Patient Care

Oseltamivir for Healthy Pediatric Inpatients with Influenza Unlikely to Yield Measurable Benefit


 

Weijen Chang, MD, SFHM, FAAP

Clinical question: What is the benefit of oseltamivir treatment to previously healthy children hospitalized with confirmed influenza infection?

Background: Influenza is generally a mild, self-limited infection that affects all ages but can lead to more serious illness. During the 2012-2013 season, laboratory-confirmed influenza in children zero to four years was associated with a hospitalization rate of 66.4 per 100,000 and 164 pediatric deaths. Currently, the American Academy of Pediatrics and the CDC recommend treatment with either oseltamivir or zanamivir for children hospitalized with influenza. However, despite the recommendations, data are limited regarding the benefits resulting from treating otherwise healthy children hospitalized with influenza.

Study design: Multi-center retrospective study.

Setting: Ten public hospitals in Madrid, Spain, between September 2010 and June 2012.

Synopsis: Researchers identified children ≤14 years admitted to participating hospitals by positive testing with either rapid diagnostic testing or polymerase chain reaction assay of nasal washings. Patients at high risk of serious disease were excluded, including those with chronic disease, immunodeficiency, prematurity (less than 32 weeks gestation), age less than six months at admission, nosocomial infection, and those requiring ICU-level care upon admission. Patients with asthma were included. Decision to treat with oseltamivir was determined by hospital guidelines, with some hospitals treating all hospitalized children with confirmed influenza and others only treating patients with risk factors for severe disease. In addition, only children who had manifested symptoms within 48 hours of admission were included.

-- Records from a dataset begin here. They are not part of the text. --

[src/rtl/rr_select_stage.sv]
// Round-robin arbiter steering an external N:1 mux, with a registered
// valid/ready output stage capturing the mux result and winner id.
// Optional burst lock: define RR_SELECT_LOCK_EN to add the req_lock port.
module rr_select_stage
   import gpgpu_arb_pkg::*;
#(
   parameter int unsigned NUM_REQ    = ARB_NUM_REQ,
   parameter int unsigned DATA_WIDTH = ARB_DATA_WIDTH,
   parameter int unsigned SEL_WIDTH  = $clog2(NUM_REQ)
) (
   input  logic                  clk,
   input  logic                  rst,
   input  logic [NUM_REQ-1:0]    req_valid,
`ifdef RR_SELECT_LOCK_EN
   input  logic [NUM_REQ-1:0]    req_lock,
`endif
   output logic [NUM_REQ-1:0]    req_ready,
   output logic [SEL_WIDTH-1:0]  sel,
   input  logic [DATA_WIDTH-1:0] mux_out,
   output logic                  out_valid,
   output logic [DATA_WIDTH-1:0] out_data,
   output logic [SEL_WIDTH-1:0]  out_sel,
   input  logic                  out_ready
);

   logic [SEL_WIDTH-1:0] ptr;
   logic                 pick_any;
   logic [SEL_WIDTH-1:0] pick_idx;
   logic [NUM_REQ-1:0]   pick_onehot;
   logic                 lock_hit;
   logic [SEL_WIDTH-1:0] winner;
   logic [NUM_REQ-1:0]   win_onehot;
   logic                 can_accept;
   logic                 grant;

   rr_priority_pick #(
      .NUM_REQ   (NUM_REQ),
      .SEL_WIDTH (SEL_WIDTH)
   ) u_pick (
      .req    (req_valid),
      .ptr    (ptr),
      .any    (pick_any),
      .winner (pick_idx),
      .onehot (pick_onehot)
   );

`ifdef RR_SELECT_LOCK_EN
   // Last grantee keeps the bus while it holds both lock and request.
   always_comb lock_hit = req_lock[ptr] && req_valid[ptr];
`else
   // Pure round-robin: no burst continuation.
   always_comb lock_hit = 1'b0;
`endif

   // Winner selection, mux steering and grant generation.
   always_comb begin
      winner     = lock_hit ? ptr : pick_idx;
      win_onehot = lock_hit ? (NUM_REQ'(1) << ptr) : pick_onehot;
      sel        = pick_any ? winner : '0;
      can_accept = !out_valid || out_ready;
      grant      = pick_any && can_accept && !rst;
      req_ready  = grant ? win_onehot : '0;
   end

   // Output register and rotation pointer.
   always_ff @(posedge clk) begin
      if (rst) begin
         ptr       <= SEL_WIDTH'(NUM_REQ - 1);
         out_valid <= 1'b0;
         out_data  <= '0;
         out_sel   <= '0;
      end else if (grant) begin
         ptr       <= winner;
         out_valid <= 1'b1;
         out_data  <= mux_out;
         out_sel   <= winner;
      end else if (out_valid && out_ready) begin
         out_valid <= 1'b0;
      end
   end

endmodule
==> src/rtl/mdu_pkg.sv <==
`default_nettype none
// ============================================================================
// Module   : mdu_pkg
// Brief    : Shared widths and enums for the multiply/divide unit.
// Revision : 1.0 - initial release
// ============================================================================
package mdu_pkg;

    localparam int XLEN_DEF = 32;
    localparam int ITER_DEF = 32;

    typedef enum logic [1:0] {
        OP_MULT  = 2'b00,
        OP_MULTU = 2'b01,
        OP_DIV   = 2'b10,
        OP_DIVU  = 2'b11
    } mdu_op_e;

    typedef enum logic [1:0] {
        IDLE = 2'b00,
        CALC = 2'b01,
        FIX  = 2'b10,
        DONE = 2'b11
    } mdu_state_e;

endpackage : mdu_pkg
`default_nettype wire

==> src/rtl/mdu_core.sv <==
`default_nettype none
// ============================================================================
// Module   : mdu_core
// Brief    : Unsigned shift-add multiply / restoring divide step datapath.
//            Divider step compiled in only when MDU_DIV_EN is defined.
// Revision : 1.0 - initial release
// ============================================================================
module mdu_core
    import mdu_pkg::*;
#(
    parameter int XLEN = XLEN_DEF
) (
    input  logic            clk,
    input  logic            reset,
    input  logic            load_i,
    input  logic            step_i,
    input  logic            div_i,
    input  logic [XLEN-1:0] sr_i,
    input  logic [XLEN-1:0] opd_i,
    output logic [XLEN-1:0] hi_o,
    output logic [XLEN-1:0] lo_o
);

    // acc holds the running upper product / partial remainder,
    // sr holds the multiplier / dividend-into-quotient shift register.
    logic [XLEN:0]   acc_q, acc_d;
    logic [XLEN-1:0] sr_q, sr_d;
    logic [XLEN-1:0] opd_q, opd_d;
    logic [XLEN:0]   add_sum;
    logic            step_en;

    assign add_sum = sr_q[0] ? (acc_q + {1'b0, opd_q}) : acc_q;

`ifdef MDU_DIV_EN
    logic [XLEN:0]   rem_shift;
    logic [XLEN+1:0] rem_diff;

    assign rem_shift = {acc_q[XLEN-1:0], sr_q[XLEN-1]};
    assign rem_diff  = {1'b0, rem_shift} - {2'b00, opd_q};
    assign step_en   = step_i;
`else
    // A divide can never reach CALC in this build; guard anyway.
    assign step_en   = step_i & ~div_i;
`endif

    always_comb begin
        acc_d = acc_q;
        sr_d  = sr_q;
        opd_d = opd_q;
        if (load_i) begin
            acc_d = '0;
            sr_d  = sr_i;
            opd_d = opd_i;
        end else if (step_en) begin
`ifdef MDU_DIV_EN
            if (div_i) begin
                if (rem_diff[XLEN+1]) begin
                    acc_d = rem_shift;
                    sr_d  = {sr_q[XLEN-2:0], 1'b0};
                end else begin
                    acc_d = rem_diff[XLEN:0];
                    sr_d  = {sr_q[XLEN-2:0], 1'b1};
                end
            end else
`endif
            begin
                {acc_d, sr_d} = {1'b0, add_sum, sr_q[XLEN-1:1]};
            end
        end
    end

    always_ff @(posedge clk) begin
        if (reset) begin
            acc_q <= '0;
            sr_q  <= '0;
            opd_q <= '0;
        end else begin
            acc_q <= acc_d;
            sr_q  <= sr_d;
            opd_q <= opd_d;
        end
    end

    assign hi_o = acc_q[XLEN-1:0];
    assign lo_o = sr_q;

endmodule : mdu_core
`default_nettype wire

==> src/rtl/mdu_ctrl.sv <==
`default_nettype none
// ============================================================================
// Module   : mdu_ctrl
// Brief    : Iterative MULT/MULTU/DIV/DIVU controller with HI/LO registers.
//            Define MDU_DIV_EN to compile in the divider.
// Revision : 1.0 - initial release
// ============================================================================
module mdu_ctrl
    import mdu_pkg::*;
#(
    parameter int XLEN = XLEN_DEF,
    parameter int ITER = ITER_DEF
) (
    input  logic            clk,
    input  logic            reset,
    input  logic            start_i,
    input  logic [1:0]      op_i,
    input  logic [XLEN-1:0] a_i,
    input  logic [XLEN-1:0] b_i,
    input  logic            hilo_rd_i,
    input  logic            flush_i,
    output logic            busy_o,
    output logic            done_o,
    output logic            err_o,
    output logic            stall_o,
    output logic [XLEN-1:0] hi_o,
    output logic [XLEN-1:0] lo_o
);

    localparam int CNT_W = $clog2(ITER + 1);
    localparam logic [CNT_W-1:0] CNT_LAST = CNT_W'(ITER - 1);

    mdu_state_e       state_q;
    mdu_op_e          op_q;
    logic             sign_a_q;
    logic             sign_b_q;
    logic [CNT_W-1:0] cnt_q;
    logic [XLEN-1:0]  hi_q;
    logic [XLEN-1:0]  lo_q;
    logic             done_q;
    logic             err_q;

    logic             signed_op;
    logic             is_div;
    logic             neg_a;
    logic             neg_b;
    logic [XLEN-1:0]  a_mag;
    logic [XLEN-1:0]  b_mag;
    logic             accept;
    logic             load;
    logic             op_q_div;
    logic [XLEN-1:0]  core_hi;
    logic [XLEN-1:0]  core_lo;
    logic [2*XLEN-1:0] prod;
    logic [XLEN-1:0]  fix_hi;
    logic [XLEN-1:0]  fix_lo;

    assign busy_o  = (state_q == CALC) || (state_q == FIX);
    assign stall_o = busy_o & (hilo_rd_i | start_i);
    assign done_o  = done_q;
    assign err_o   = err_q;
    assign hi_o    = hi_q;
    assign lo_o    = lo_q;

    assign signed_op = (op_i == OP_MULT) || (op_i == OP_DIV);
    assign is_div    = (op_i == OP_DIV) || (op_i == OP_DIVU);
    assign neg_a     = signed_op & a_i[XLEN-1];
    assign neg_b     = signed_op & b_i[XLEN-1];
    assign a_mag     = neg_a ? -a_i : a_i;
    assign b_mag     = neg_b ? -b_i : b_i;
    assign accept    = start_i & ~flush_i & ~busy_o;

`ifdef MDU_DIV_EN
    assign load = accept & (~is_div | (b_i != '0));
`else
    assign load = accept & ~is_div;
`endif

    assign op_q_div = (op_q == OP_DIV) || (op_q == OP_DIVU);

    mdu_core #(
        .XLEN (XLEN)
    ) u_core (
        .clk    (clk),
        .reset  (reset),
        .load_i (load),
        .step_i (state_q == CALC),
        .div_i  (op_q_div),
        .sr_i   (is_div ? a_mag : b_mag),
        .opd_i  (is_div ? b_mag : a_mag),
        .hi_o   (core_hi),
        .lo_o   (core_lo)
    );

    // Sign correction applied to the unsigned core result in FIX.
    always_comb begin
        prod = {core_hi, core_lo};
        if ((op_q == OP_MULT) && (sign_a_q ^ sign_b_q)) begin
            prod = -prod;
        end
        fix_hi = prod[2*XLEN-1:XLEN];
        fix_lo = prod[XLEN-1:0];
`ifdef MDU_DIV_EN
        if (op_q_div) begin
            fix_lo = ((op_q == OP_DIV) && (sign_a_q ^ sign_b_q)) ? -core_lo : core_lo;
            fix_hi = ((op_q == OP_DIV) && sign_a_q) ? -core_hi : core_hi;
        end
`endif
    end

    always_ff @(posedge clk) begin
        if (reset) begin
            state_q  <= IDLE;
            op_q     <= OP_MULT;
            sign_a_q <= 1'b0;
            sign_b_q <= 1'b0;
            cnt_q    <= '0;
            hi_q     <= '0;
            lo_q     <= '0;
            done_q   <= 1'b0;
            err_q    <= 1'b0;
        end else begin
            done_q <= 1'b0;
            err_q  <= 1'b0;
            case (state_q)
                IDLE, DONE: begin
                    if (accept) begin
                        op_q     <= mdu_op_e'(op_i);
                        sign_a_q <= neg_a;
                        sign_b_q <= neg_b;
                        cnt_q    <= '0;
                        if (load) begin
                            state_q <= CALC;
                        end else begin
                            // Divide-by-zero, or divide with the divider absent.
                            state_q <= DONE;
                            done_q  <= 1'b1;
                            err_q   <= 1'b1;
`ifdef MDU_DIV_EN
                            hi_q    <= a_i;
                            lo_q    <= '1;
`endif
                        end
                    end else begin
                        state_q <= IDLE;
                    end
                end
                CALC: begin
                    if (flush_i) begin
                        state_q <= IDLE;
                    end else if (cnt_q == CNT_LAST) begin
                        state_q <= FIX;
                    end else begin
                        cnt_q <= cnt_q + CNT_W'(1);
                    end
                end
                FIX: begin
                    if (flush_i) begin
                        state_q <= IDLE;
                    end else begin
                        hi_q    <= fix_hi;
                        lo_q    <= fix_lo;
                        done_q  <= 1'b1;
                        state_q <= DONE;
                    end
                end
            endcase
        end
    end

endmodule : mdu_ctrl
`default_nettype wire
File: src/rtl/input_conditioner.sv
// -----------------------------------------------------------------------------
// input_conditioner
//   Debounce and event extraction between the input synchronisers and
//   comp_core. Four already-synchronised active-low inputs are debounced into
//   clean levels and single-cycle event pulses. The trip button additionally
//   gets short/long press discrimination.
//
//   Ports:
//     Clock       system clock
//     nReset      asynchronous active-low reset
//     nMode       mode button, 0 = pressed
//     nTrip       trip button, 0 = pressed
//     nFork       wheel sensor, 0 = magnet present
//     nCrank      crank sensor, 0 = magnet present
//     ModeLevel   debounced mode level, 1 = pressed
//     TripLevel   debounced trip level, 1 = pressed
//     ModePress   one-cycle pulse per debounced mode press
//     TripShort   one-cycle pulse on release of a short trip press
//     TripLong    one-cycle pulse when a trip press reaches LONG_PRESS cycles
//     ForkPulse   one-cycle pulse per debounced fork falling edge
//     CrankPulse  one-cycle pulse per debounced crank falling edge
// -----------------------------------------------------------------------------

// Single debounce channel.
//   raw      synchronised raw input
//   stable   accepted level (reset 1 = released)
//   fall     registered one-cycle flag, high in the cycle after stable 1->0
//   fall_now combinational strobe: stable goes 1->0 on this edge
//   rise_now combinational strobe: stable goes 0->1 on this edge
module input_conditioner_deb #(
  parameter int DEBOUNCE = 4
) (
  input  logic clk,
  input  logic rst_n,
  input  logic raw,
  output logic stable,
  output logic fall,
  output logic fall_now,
  output logic rise_now
);

  localparam int W = $clog2(DEBOUNCE);
  localparam logic [W-1:0] C_MAX = W'(DEBOUNCE - 1);

  logic [W-1:0] cnt;
  logic         flip;

  // raw has disagreed with stable for DEBOUNCE consecutive edges
  assign flip     = (raw != stable) && (cnt == C_MAX);
  assign fall_now = flip & stable;
  assign rise_now = flip & ~stable;

  always_ff @(posedge clk or negedge rst_n) begin
    if (!rst_n) begin
      stable <= 1'b1;
      cnt    <= '0;
      fall   <= 1'b0;
    end else begin
      fall <= fall_now;
      if (raw == stable) begin
        cnt <= '0;
      end else if (flip) begin
        stable <= raw;
        cnt    <= '0;
      end else begin
        cnt <= cnt + W'(1);
      end
    end
  end

endmodule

Of the 287 children included in the final analysis, 93 were treated with oseltamivir (32%). There were no significant differences between treatment and non-treatment groups in duration of fever, duration of hypoxia, length of stay, or rates of ICU transfer. In addition, the lack of differences in outcomes persisted after subgroup analysis of patients less than one year old.

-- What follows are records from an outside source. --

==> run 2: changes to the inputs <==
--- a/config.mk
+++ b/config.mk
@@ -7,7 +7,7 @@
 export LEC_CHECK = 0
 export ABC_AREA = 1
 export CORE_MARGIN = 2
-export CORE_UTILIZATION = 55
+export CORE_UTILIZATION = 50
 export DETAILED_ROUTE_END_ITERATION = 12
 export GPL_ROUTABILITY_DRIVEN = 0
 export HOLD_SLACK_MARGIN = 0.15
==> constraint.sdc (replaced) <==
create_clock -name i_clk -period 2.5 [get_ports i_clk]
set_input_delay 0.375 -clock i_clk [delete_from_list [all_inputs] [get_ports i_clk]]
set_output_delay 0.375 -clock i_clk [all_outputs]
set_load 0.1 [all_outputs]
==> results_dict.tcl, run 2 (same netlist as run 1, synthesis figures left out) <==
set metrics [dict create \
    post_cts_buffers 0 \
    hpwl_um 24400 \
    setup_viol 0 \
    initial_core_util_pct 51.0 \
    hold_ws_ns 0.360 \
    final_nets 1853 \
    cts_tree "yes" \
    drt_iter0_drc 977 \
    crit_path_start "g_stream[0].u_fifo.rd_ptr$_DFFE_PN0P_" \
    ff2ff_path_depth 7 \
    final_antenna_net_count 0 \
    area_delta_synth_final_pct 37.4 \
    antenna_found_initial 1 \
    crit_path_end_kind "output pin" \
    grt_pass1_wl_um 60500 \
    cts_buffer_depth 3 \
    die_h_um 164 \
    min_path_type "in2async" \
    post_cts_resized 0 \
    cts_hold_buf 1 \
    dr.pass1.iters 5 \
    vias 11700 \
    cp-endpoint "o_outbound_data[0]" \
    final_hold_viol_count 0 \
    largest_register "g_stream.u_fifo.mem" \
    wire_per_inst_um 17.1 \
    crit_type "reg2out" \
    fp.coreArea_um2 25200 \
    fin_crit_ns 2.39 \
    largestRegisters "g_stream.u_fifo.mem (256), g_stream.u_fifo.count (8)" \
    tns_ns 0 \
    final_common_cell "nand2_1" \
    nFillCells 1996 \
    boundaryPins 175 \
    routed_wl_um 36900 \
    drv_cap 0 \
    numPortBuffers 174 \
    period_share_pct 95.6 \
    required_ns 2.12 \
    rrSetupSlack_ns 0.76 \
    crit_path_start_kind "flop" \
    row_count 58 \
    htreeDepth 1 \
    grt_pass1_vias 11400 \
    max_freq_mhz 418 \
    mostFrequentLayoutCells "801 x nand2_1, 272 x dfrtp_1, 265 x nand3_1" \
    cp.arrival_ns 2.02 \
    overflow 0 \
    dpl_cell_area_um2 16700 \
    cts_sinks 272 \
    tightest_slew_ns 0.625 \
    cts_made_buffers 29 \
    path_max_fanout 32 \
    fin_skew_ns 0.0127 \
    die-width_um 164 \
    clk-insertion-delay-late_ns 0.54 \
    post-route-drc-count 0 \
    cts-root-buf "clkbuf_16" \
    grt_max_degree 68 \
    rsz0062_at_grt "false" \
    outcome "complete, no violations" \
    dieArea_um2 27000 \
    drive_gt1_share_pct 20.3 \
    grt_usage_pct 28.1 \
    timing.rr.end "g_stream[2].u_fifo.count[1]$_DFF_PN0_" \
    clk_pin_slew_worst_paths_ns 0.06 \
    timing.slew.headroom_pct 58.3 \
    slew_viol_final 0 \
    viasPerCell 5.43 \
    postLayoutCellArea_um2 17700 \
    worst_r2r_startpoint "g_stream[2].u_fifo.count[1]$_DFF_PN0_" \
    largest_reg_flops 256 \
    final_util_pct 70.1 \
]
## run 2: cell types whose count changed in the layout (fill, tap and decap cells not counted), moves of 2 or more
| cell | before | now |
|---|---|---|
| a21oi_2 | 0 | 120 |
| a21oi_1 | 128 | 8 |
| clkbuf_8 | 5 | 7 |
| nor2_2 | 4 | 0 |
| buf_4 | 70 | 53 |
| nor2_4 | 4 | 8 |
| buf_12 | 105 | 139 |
## config.mk

```make
export PLATFORM = sky130hd
export DESIGN_NAME = press_event_controller
export DESIGN_NICKNAME = d
export VERILOG_FILES = /design/src/rtl/press_event_controller.sv
export SDC_FILE = /design/constraint.sdc
export NUM_CORES = 1
export LEC_CHECK = 0
export ABC_CLOCK_PERIOD_IN_PS = 1500
export CAP_MARGIN = 20
export CORE_UTILIZATION = 50
export CTS_CLUSTER_SIZE = 25
export DETAILED_ROUTE_END_ITERATION = 10
export GPL_TIMING_DRIVEN = 0
export PLACE_DENSITY_LB_ADDON = 0.2
export SYNTH_ARGS = -nofsm -noshare
export SYNTH_HDL_FRONTEND = slang
export SYNTH_SLANG_ARGS = --single-unit
```

## constraint.sdc

```tcl
create_clock -name clk -period 1.5 [get_ports clk]
set_input_delay 0.375 -clock clk [delete_from_list [all_inputs] [get_ports clk]]
set_output_delay 0.375 -clock clk [all_outputs]
set_load 0.05 [all_outputs]
```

Bottom line: Treatment with oseltamivir of otherwise healthy children hospitalized with influenza not requiring ICU care is unlikely to yield measurable benefit.

Citation: Bueno M, Calvo C, Mendez-Echevarría A, et al. Oseltamivir treatment for influenza in hospitalized children without underlying diseases. Pediatr Infect Dis J. 2013;32(10):1066-1069.


Reviewed by Pediatric Editor Weijen Chang, MD, SFHM, FAAP, associate clinical professor of medicine and pediatrics at the University of California at San Diego School of Medicine, and a hospitalist at both UCSD Medical Center and Rady Children’s Hospital.